Coagulation and haematological disorders may lead to unusual appearances of the acute haematoma due to abnormal clotting: isodense haematomas will be observed with a low haematocrit fluid–fluid levels within a clot in the case of coagulopathies.The attenuation of haematomas decreases with time, from the periphery to the centre. Around the second week the haematoma becomes isodense and then rapidly hypodense, as it becomes chronic. Contrast enhancement may be seen at the periphery of the clot due to blood–brain barrier disruption.
While an acute haematoma may produce a space-occupying effect owing to its size, and subsequent peripheral oedema, chronic haematoma is usually a smaller posthaemorrhagic porencephalic cavity, possibly associated with atrophic dilatation of the adjacent ventricle or subarachnoid space. A haematoma is definitely stable around 3 to 6 months. Some small posthaemorrhagic cavities, particularly in the basal ganglia, may be indistinguishable at CT, but not at MR, from small postischaemic lesions.
MR imaging
The MR appearance of a haematoma at different stages is less straightforward and varies according to physical parameters of the machine and the sequences employed and to the intrinsic composition of the haematoma itself, mainly concerning oxidation states of haemoglobin and macroscopic structure of the clot (protein concentration, clot hydration, red blood cell morphology). The most important factor that determines the signal intensity of blood is related to the magnetic properties of iron in the various haemorrhage breakdown products (Fig.2).

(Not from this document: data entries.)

This is an optimization exercise on Yosys and OpenROAD, whose aim is small area, not a production implementation. Where RTL was checked, it was by simulation tests only, not by an equivalence proof against the original. Function not checked in runs 5 and 6: the RTL went through the layout flow alone. Power figures rest on the tool's default switching activity, not on a simulated workload.

File: flow/config.mk
export PLATFORM = sky130hd
export DESIGN_NAME = bus_sniffer
export DESIGN_NICKNAME = bus_sniffer
export VERILOG_FILES = /design/flow/design.v
export SDC_FILE = /design/flow/constraint.sdc
export NUM_CORES = 4
export LEC_CHECK = 0
export CAP_MARGIN = 5
export CORE_MARGIN = 2
export CORE_UTILIZATION = 70
export GPL_TIMING_DRIVEN = 0
export PLACE_DENSITY = 0.8
export SLEW_MARGIN = 5
File: flow/constraint.sdc
create_clock -name core_clock -period 5.0 [get_ports {clk_i}]
set_input_delay 1.0000 -clock core_clock [delete_from_list [all_inputs] [get_ports {clk_i}]]
set_output_delay 1.0000 -clock core_clock [all_outputs]
set_load 0.01 [all_outputs]
File: flow/design.v
package sniffer_pkg;
  typedef logic [32-1:0] addr_t;
  typedef logic [32-1:0] data_t;
  typedef logic [4-1:0] be_t;
  typedef logic [32-1:0] ts_t;
  typedef logic [7:0] src_id_t;
  localparam int ReservedW = 128 - 8 - 32 - 32
                             - 32 - 4 - 3;
  typedef struct packed {
    src_id_t              source_id;     
    ts_t                  timestamp;     
    addr_t                address;       
    data_t                data;          
    be_t                  byte_enable;   
    logic                 we;            
    logic                 valid;         
    logic                 gnt;           
    logic [ReservedW-1:0] reserved;      
  } frame_t;
  typedef struct packed {
    logic                         req;      
    logic                         id1;      
    logic                         we_gnt;   
    be_t                          be;       
    addr_t                        addr;     
    data_t                        data;
    logic [12-1:0]  ts_lo;    
  } entry_t;
  localparam int EntryW = 3 + 4 + 32 + 32
                          + 12;
  typedef enum logic {
    IDLE,
    SHIFT
  } ser_state_e;
endpackage
module event_capture (
  input  logic                clk_i,
  input  logic                rst_ni,
  input  logic                instr_req_i,
  input  sniffer_pkg::addr_t  instr_addr_i,
  input  sniffer_pkg::data_t  instr_wdata_i,
  input  sniffer_pkg::be_t    instr_be_i,
  input  logic                instr_we_i,
  input  logic                instr_rvalid_i,
  input  sniffer_pkg::data_t  instr_rdata_i,
  input  logic                instr_gnt_i,
  input  logic                data_req_i,
  input  sniffer_pkg::addr_t  data_addr_i,
  input  sniffer_pkg::data_t  data_wdata_i,
  input  sniffer_pkg::be_t    data_be_i,
  input  logic                data_we_i,
  input  logic                data_rvalid_i,
  input  sniffer_pkg::data_t  data_rdata_i,
  input  logic                data_gnt_i,
  output logic                push_o,
  output sniffer_pkg::entry_t entry_o,
  output sniffer_pkg::ts_t    ts_o       
);
  sniffer_pkg::ts_t ts_q;
  logic win_ir, win_iv, win_dr, win_dv;
  always_ff @(posedge clk_i or negedge rst_ni) begin
    if (!rst_ni) begin
      ts_q <= '0;
    end else begin
      ts_q <= ts_q + sniffer_pkg::ts_t'(1);   
    end
  end
  assign ts_o = ts_q;
  always_comb begin
    push_o         = instr_req_i | instr_rvalid_i | data_req_i | data_rvalid_i;
    entry_o.req    = instr_req_i | (!instr_rvalid_i & data_req_i);
    entry_o.id1    = !instr_req_i & (instr_rvalid_i | data_req_i);
    win_ir = instr_req_i;
    win_iv = !instr_req_i && instr_rvalid_i;
    win_dr = !instr_req_i && !instr_rvalid_i && data_req_i;
    win_dv = !instr_req_i && !instr_rvalid_i && !data_req_i;   
    entry_o.be     = instr_req_i ? instr_be_i : data_be_i;
    entry_o.addr   = instr_req_i ? instr_addr_i : data_addr_i;
    entry_o.ts_lo  = ts_q[12-1:0];
    entry_o.we_gnt = (win_ir & instr_we_i) | (win_iv & instr_gnt_i) |
                     (win_dr & data_we_i) | (win_dv & data_gnt_i);
    entry_o.data   = ({32{win_ir}} & instr_wdata_i) |
                     ({32{win_iv}} & instr_rdata_i) |
                     ({32{win_dr}} & data_wdata_i) |
                     ({32{win_dv}} & data_rdata_i);
  end
endmodule
module frame_fifo #(
  parameter int Depth = 16
) (
  input  logic                clk_i,
  input  logic                rst_ni,
  input  logic                push_i,
  input  sniffer_pkg::entry_t entry_i,
  input  logic                pop_i,       
  input  logic                release_i,   
  input  logic                release_next_i,   
  output sniffer_pkg::entry_t head_o,      
  output logic                empty_o
);
  localparam int Slots = Depth + 1;
  localparam int W     = sniffer_pkg::EntryW;
  localparam int CntW  = $clog2(Depth) + 1;
  logic [CntW-1:0]  count_q;   
  logic             full;
  logic             push_ok;
  logic [Slots-1:0] valid_q;   
  logic [Slots-1:0] load;      
  logic [Slots-1:0] valid_in;  
  logic [Slots-1:0] valid_d;
  logic [Slots-1:0] stuck_d;   
  logic [Slots-1:0] keep_q;    
  logic [Slots-1:0][W-1:0] slot_q;
  logic [Slots-1:0][W-1:0] slot_in;
  assign full    = (count_q == CntW'(Depth));
  assign push_ok = push_i && !full;
  assign empty_o = (count_q == '0);
  always_ff @(posedge clk_i or negedge rst_ni) begin
    if (!rst_ni) begin
      count_q <= '0;
    end else begin
      case ({push_ok, pop_i})
        2'b10:   count_q <= count_q + 1'b1;
        2'b01:   count_q <= count_q - 1'b1;
        default: count_q <= count_q;   
      endcase
    end
  end
  always_comb begin
    load[Slots-1] = !valid_q[Slots-1] || release_i;
    for (int k = Slots - 2; k >= 0; k--) begin
      load[k] = !valid_q[k] || load[k+1];
    end
  end
  assign valid_in = {valid_q[Slots-2:0], push_ok};
  assign slot_in  = {slot_q[Slots-2:0], entry_i};
  always_comb begin
    for (int k = 0; k < Slots; k++) begin
      valid_d[k] = load[k] ? valid_in[k] : valid_q[k];
    end
    stuck_d[Slots-1] = valid_d[Slots-1] && !release_next_i;
    for (int k = Slots - 2; k >= 0; k--) begin
      stuck_d[k] = valid_d[k] && stuck_d[k+1];
    end
  end
  always_ff @(posedge clk_i or negedge rst_ni) begin
    if (!rst_ni) begin
      valid_q <= '0;
      keep_q  <= '0;
    end else begin
      valid_q <= valid_d;
      keep_q  <= stuck_d;
    end
  end
  for (genvar k = 0; k < Slots; k++) begin : g_slot
    always_ff @(posedge clk_i) begin
      slot_q[k] <= ({W{load[k]}} & slot_in[k]) | ({W{keep_q[k]}} & slot_q[k]);
    end
  end
  assign head_o = slot_q[Slots-1];
endmodule
module frame_serializer (
  input  logic                clk_i,
  input  logic                rst_ni,
  input  logic                empty_i,
  input  sniffer_pkg::entry_t entry_i,     
  input  sniffer_pkg::ts_t    ts_i,        
  output logic                pop_o,
  output logic                release_o,   
  output logic                release_next_o,   
  output logic                sniffer_tdo_o,
  output logic                sniffer_valid_o
);
  localparam int CntW  = $clog2(128);
  localparam int LoW   = 12;
  localparam int HiW   = 32 - LoW;
  localparam int HiPos = 88 + LoW;   
  logic            busy_q;      
  logic [CntW-1:0] bit_cnt_q;   
  logic            tdo_q;
  logic            valid_q;
  logic            wrapped;
  logic            lo_wrap;
  logic            hi_win;
  logic            borrow_q;    
  logic            ones_q;      
  logic [128-1:0] frame;
  logic            mask;
  logic            frame_bit;
  function automatic logic below(input logic [LoW-1:0] a, input logic [LoW-1:0] b);
    logic lt;
    lt = 1'b0;
    for (int i = 0; i < LoW; i++) begin
      lt = (a[i] ^ b[i]) ? b[i] : lt;
    end
    below = lt;
  endfunction
  assign pop_o     = !busy_q && !empty_i;   
  assign release_o = busy_q && (bit_cnt_q == CntW'(122));   
  assign release_next_o = busy_q && (bit_cnt_q == CntW'(121));
  assign wrapped = below(ts_i[LoW-1:0], entry_i.ts_lo);
  assign lo_wrap = &ts_i[LoW-1:0];   
  assign hi_win  = (bit_cnt_q >= CntW'(HiPos)) && (bit_cnt_q < CntW'(HiPos + HiW));
  always_ff @(posedge clk_i) begin
    if (!hi_win) begin
      borrow_q <= lo_wrap || wrapped;
      ones_q   <= 1'b1;
    end else begin
      borrow_q <= lo_wrap ? (ones_q && frame_bit) : (borrow_q && !frame_bit);
      ones_q   <= ones_q && frame_bit;
    end
  end
  assign frame = {5'b0, !(entry_i.req || entry_i.id1), entry_i.id1, entry_i.req,
                  ts_i[32-1:LoW], entry_i.ts_lo,
                  entry_i.addr,
                  entry_i.data,
                  entry_i.be,
                  entry_i.req && entry_i.we_gnt,
                  1'b1,
                  entry_i.req || entry_i.we_gnt,
                  17'b0};
  assign mask = !entry_i.req &&
                ((bit_cnt_q >= CntW'(20) && bit_cnt_q < CntW'(24)) ||
                 (bit_cnt_q >= CntW'(56) && bit_cnt_q < CntW'(88)));
  logic [31:0] sel1;
  logic [7:0]  sel2;
  logic [1:0]  sel3;
  always_comb begin
    for (int g = 0; g < 32; g++) sel1[g] = frame[4*g + bit_cnt_q[1:0]];
    for (int g = 0; g < 8; g++)  sel2[g] = sel1[4*g + bit_cnt_q[3:2]];
    for (int g = 0; g < 2; g++)  sel3[g] = sel2[4*g + bit_cnt_q[5:4]];
  end
  assign frame_bit = sel3[bit_cnt_q[6]];
  always_ff @(posedge clk_i or negedge rst_ni) begin
    if (!rst_ni) begin
      busy_q  <= 1'b0;
      tdo_q   <= 1'b0;
      valid_q <= 1'b0;
    end else begin
      if (pop_o) begin
        busy_q <= 1'b1;
      end else if (bit_cnt_q == CntW'(128 - 1)) begin
        busy_q <= 1'b0;
      end
      tdo_q   <= busy_q && ((frame_bit && !mask) ^ (hi_win && borrow_q));   
      valid_q <= busy_q;
    end
  end
  always_ff @(posedge clk_i) begin
    if (busy_q) begin
      bit_cnt_q <= bit_cnt_q + 1'b1;   
    end else begin
      bit_cnt_q <= '0;
    end
  end
  assign sniffer_tdo_o   = tdo_q;
  assign sniffer_valid_o = valid_q;
endmodule
module bus_sniffer (
  input  logic                clk_i,
  input  logic                rst_ni,
  input  logic                instr_req_i,
  input  sniffer_pkg::addr_t  instr_addr_i,
  input  sniffer_pkg::data_t  instr_wdata_i,
  input  sniffer_pkg::be_t    instr_be_i,
  input  logic                instr_we_i,
  input  logic                instr_rvalid_i,
  input  sniffer_pkg::data_t  instr_rdata_i,
  input  logic                instr_gnt_i,
  input  logic                data_req_i,
  input  sniffer_pkg::addr_t  data_addr_i,
  input  sniffer_pkg::data_t  data_wdata_i,
  input  sniffer_pkg::be_t    data_be_i,
  input  logic                data_we_i,
  input  logic                data_rvalid_i,
  input  sniffer_pkg::data_t  data_rdata_i,
  input  logic                data_gnt_i,
  output logic                sniffer_tdo_o,
  output logic                sniffer_valid_o
);
  logic   push;
  sniffer_pkg::entry_t cap_entry;
  sniffer_pkg::ts_t    ts;
  logic   pop;
  logic   release_head;
  logic   release_head_next;
  logic   empty;
  sniffer_pkg::entry_t head_entry;
  event_capture u_capture (
    .clk_i     (clk_i),
    .rst_ni    (rst_ni),
    .instr_req_i(instr_req_i),
    .instr_addr_i(instr_addr_i),
    .instr_wdata_i(instr_wdata_i),
    .instr_be_i(instr_be_i),
    .instr_we_i(instr_we_i),
    .instr_rvalid_i(instr_rvalid_i),
    .instr_rdata_i(instr_rdata_i),
    .instr_gnt_i(instr_gnt_i),
    .data_req_i(data_req_i),
    .data_addr_i(data_addr_i),
    .data_wdata_i(data_wdata_i),
    .data_be_i (data_be_i),
    .data_we_i (data_we_i),
    .data_rvalid_i(data_rvalid_i),
    .data_rdata_i(data_rdata_i),
    .data_gnt_i(data_gnt_i),
    .push_o    (push),
    .entry_o   (cap_entry),
    .ts_o      (ts)
  );
  frame_fifo #(
    .Depth (16)
  ) u_fifo (
    .clk_i   (clk_i),
    .rst_ni  (rst_ni),
    .push_i    (push),
    .entry_i   (cap_entry),
    .pop_i     (pop),
    .release_i (release_head),
    .release_next_i (release_head_next),
    .head_o    (head_entry),
    .empty_o   (empty)
  );
  frame_serializer u_serializer (
    .clk_i           (clk_i),
    .rst_ni          (rst_ni),
    .empty_i         (empty),
    .entry_i         (head_entry),
    .ts_i            (ts),
    .pop_o           (pop),
    .release_o       (release_head),
    .release_next_o  (release_head_next),
    .sniffer_tdo_o   (sniffer_tdo_o),
    .sniffer_valid_o (sniffer_valid_o)
  );
endmodule
File: flow/flow/run.sh
#!/bin/bash
# The standard layout (the standard.sh: standard synthesis, floorplan,
# power grid, placement, CTS, routing), with options the flow settings
# cannot reach:
#  - port buffers are the smallest buffer, buf_1, instead of the delay cell
#    buffer_ports picks by default (every port still gets its own buffer)
#  - CTS (same clustering and buffers as config.mk's CTS settings) without
#    dummy loads; the tree is still an H-tree balanced by CTS
# Each tool's output goes to the ORFS logs under orfs/logs/; make's own
# output is kept in flow_make.log here.
set -euo pipefail
cd "$(dirname "$0")/.."
export CTS_ARGS="-sink_clustering_enable -repair_clock_nets -dont_use_dummy_load -sink_clustering_size 20 -sink_clustering_max_diameter 60 -buf_list {sky130_fd_sc_hd__clkbuf_4 sky130_fd_sc_hd__clkbuf_8}"
export BUFFER_PORTS_ARGS="-buffer_cell sky130_fd_sc_hd__buf_1"
bash standard.sh finish > flow_make.log 2>&1
File: flow/standard.sh
#!/bin/bash
# synth_recipe.tcl (not shown) runs the flow's synth.tcl, then flattens the netlist and writes it again
# the make line also repeats each setting of config.mk as NAME=value (left out here)
make -C /OpenROAD-flow-scripts/flow DESIGN_CONFIG=/design/flow/config.mk WORK_HOME=/design/flow/orfs CLKGATE_MAP_FILE= SYNTH_SCRIPT=/design/flow/synth_recipe.tcl "${@:-finish}"
==> impl_metrics.csv, run 1 <==
group,metric,value,unit
clock_network,clockBufferDepth,3,
synthesis,synth_top_area_frac,0.5927,
route,drc,0,
floorplanning,start_util,0.7105,
synthesis,synth_common_cells,"dfxtp_1 (1420), a22o_1 (1333), clkbuf_1 (298)",
floorplanning,dieArea,70630,um2
layout,n_fill_cell,4597,
power_and_ir_drop,ir_worst_vdd,0.3344,mV
synthesis,synth.distinct_cells,67,
grt,grt_remaining_overflow,0,
timing,fmax,245.2,MHz
layout,final_cell_area,51090,um2
power_and_ir_drop,power_density,562.3,nW/um2
critical_path,cp_data_arrival_time,4660,ps
clock_network,hold_buffers,0,
synthesis,synth_edf_count,0,
clock_network,cts.clk_slew.worst_paths,120,ps
placed_design,io_buffers,208,
timing,relSlewSlack,0.2761,
synthesis,syn_area,47970,um2
route,num_vias,29370,
synthesis,ys_warn_count,3,
timing,final-hold-violation-count,0,
synthesis,ys_ff_latch,1494,
clock_network,cts-root-buf,"clkbuf_8",
synthesis,netlist_top_cells_area,"dfxtp_1 (59%), a22o_1 (24%), dfrtp_1 (3.9%)",
status,outcome,"timing/DRC/antenna clean",
route,drtIter0Drc,1642,
critical_path,cp_top_family,"buffers and inverters",
critical_path,crit_chain,"buf_2 > buf_6 > buf_2 > inv_1 > ha_1 > inv_1 > o311a_1 > buf_4 > nand3_2 > nor4_2 > nand3_1 > clkbuf_1 > clkbuf_1 > a22o_1",
route,dr.pass1.iters,5,
timing,setup_viol,0,
synthesis,async_reset_ff_frac,0.04953,
route,final_antenna_net_count,0,
grt,grt_pass1_vias,27310,
timing,final_max_slew_viol_count,0,
synthesis,synth_area_per_cell,12.33,um2
grt,grt_usage,0.2488,
critical_path,cp_num_buf_inv,8,
timing,tightest_slew,1076,ps
floorplanning,rows,95,
clock_network,cts_tree,"done",
synthesis,ys_seq_area_frac,0.6313,
layout,area_delta_synth_final,6.519,%
clock_network,clock_sinks,1494,
route,wl_per_cell,17.68,um
job,cap_viol_max_count,0,
timing,min_period_over_period,0.8158,
critical_path,required,5580,ps
timing,fin_skew,52.76,ps
layout,layout-drive-gt1-share,0.03701,
power_and_ir_drop,p_leak,20.47,nW
synthesis,synthCells,3891,
critical_path,cpMaxStageDelayCell,"nor4_2",
timing,grt_setup_unrepaired,"false",
clock_network,post_cts_buffers,0,
timing,fin_crit,4079,ps
synthesis,synth.most_common_cell,"dfxtp_1",
synthesis,ys.flop_type,"dfxtp_1",
clock_network,numCtsBuffers,87,
clock_network,htreeDepth,3,
synthesis,synth_nets,4111,
layout,fin_util,0.7568,
grt,antenna_found_initial,4,
clock_network,clock_latency,710,ps
grt,grt_pass1_wl,143700,um
critical_path,critical_path_class,"reg2reg",
critical_path,cpPeakStageDelay,610,ps
clock_network,cts.repair.resized,0,
synthesis,yosysTopAreaCell,"dfxtp_1",
floorplanning,core_area,67510,um2
layout,final_nets,4410,
floorplanning,ios,212,
critical_path,endpoint_kind,"flop",
critical_path,worst-path-max-fanout,10,
timing,setup_tns,0,ps
placed_design,place_congestion,0.8819,
placed_design,place_area,49880,um2
placed_design,dp_hpwl,67410,um
grt,grt_max_degree,36,
floorplanning,die_w,265.8,um
power_and_ir_drop,total_power,28.73,mW
hold_path,hold_path.class,"in2async",
floorplanning,die_y,265.8,um
route,wl,89550,um
critical_path,start_kind,"flop",
route,vias_per_cell,5.798,
-- worst register-to-register path, stage by stage, from the launching register on --
cell	delay, ps
dfxtp_1	380
buf_2	320
buf_6	260
buf_2	300
inv_1	100
ha_1	240
inv_1	100
o311a_1	200
buf_4	180
nand3_2	200
nor4_2	610
nand3_1	220
clkbuf_1	330
clkbuf_1	320
a22o_1	230
-- stage by stage --
| step | setup slack (ps) | cells | hold WS (ps) |
|---|---|---|---|
| floorplan | 1552 | 3891 | 423.1 |
| global placement | -159.9 | 4972 | 430.0 |
| detailed placement | 907.5 | 4974 | 446.6 |
| CTS | 908.4 | 5061 | 70.48 |
| global route | 647.4 | 5062 | 89.97 |
| finish | 921.2 | 5065 | 130.4 |
-- metal layers --
layer	up-vias	share of wire	track usage
li1	15340	-	-
met1	13330	0.47	0.3312
met2	552	0.46	0.4192
met3	140	0.040	0.03207
met4	0	0.031	0.09034
met5	-	0	0
-- power by group --
part	internal, mW	switching, mW
sequential	16.3	2.54
combinational	3.64	1.45
clock	1.58	3.26
-- flip-flops by register name (all words and copies together) (netlist names) --
register,flops
u_capture.ts_q,32
u_fifo.count_q,5
u_fifo.keep_q,17
u_fifo.slot_q,1411
u_fifo.valid_q,17
u_serializer.bit_cnt_q,7
u_serializer.borrow_q,1
u_serializer.busy_q,1
u_serializer.ones_q,1
u_serializer.tdo_q,1
u_serializer.valid_q,1
-- logic make-up (layout without fill, tap and decap cells) --
group / after synthesis / count (layout) / share of synthesized area
AO/OA/AOI/OAI: 1546 / 1546 / 0.2688
XOR/XNOR: 39 / 39 / 0.007121
adder cells (fa/ha/maj): 13 / 13 / 0.003391
buffers and inverters: 373 / 670 / 0.03052
flip-flops: 1494 / 1494 / 0.6313
multiplexers: 104 / 104 / 0.02830
other: 0 / 4 / 0
AND/OR/NAND/NOR: 322 / 322 / 0.03062
-- path summary, 6_finish.rpt --
kind,start,cells past startpoint,slack [ps],end
worst min-delay path,rst_ni,1,130,u_serializer.valid_q
worst min register to register,u_fifo.slot_q[5],1,430,u_fifo.slot_q[88]
min in group core_clock,u_fifo.slot_q[5],1,430,u_fifo.slot_q[88]
worst max-delay path,u_serializer.bit_cnt_q[0],14,920,u_fifo.slot_q[281]
worst max register to register,u_serializer.bit_cnt_q[0],14,920,u_fifo.slot_q[281]
max in group asynchronous,rst_ni,3,4100,u_capture.ts_q[15]
-- cell usage in the layout (no fill, tap or decap), types with 18 or more instances in the layout --
cell type	count
dfxtp_1	1420
a22o_1	1333
clkbuf_1	298
buf_1	230
nand2_1	120
nor2_1	99
clkbuf_8	87
a21oi_1	78
mux2i_1	76
dfrtp_1	74
o21ai_0	64
inv_1	26
nand3_1	26
xnor2_1	26
mux4_2	25
o21ai_1	20
nand2b_1	18
-- final cells by class --
class	count	area, um2	share of cell area
antenna	4	10.01	0.0001959
buffer	346	1363	0.02667
clock buffer	87	1197	0.02344
inverter	27	101.3	0.001984
multi-input combinational	2024	16230	0.3176
sequential	1494	30280	0.5926
tap	873	1092	0.02138
timing repair buffer	210	822.0	0.01609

In the hyperacute phase oxyhaemoglobin is still present within the red cells and being diamagnetic does not affect the MR signal; for the first few hours the clot is isointense on T1-weighted and hyperintense on T2-weighted images due to the water content of the clot. Desaturation from oxyhaemoglobin to deoxyhaemoglobin produces a progressive T2 shortening, particularly when deoxyhaemoglobin becomes entirely extracellular within the first few days. In the early phases, intracellular deoxyhaemoglobin does not influence T1 significantly. In subacute phases, after 35 days methaemoglobin develops and persists for months. The haematoma will then become progressively hyperintense on both T1- and T2-weighted images.
In the chronic phases residual haemosiderin will be responsible for low signal intensity at the rim of the porencephalic cavity which will display a CSF-like signal.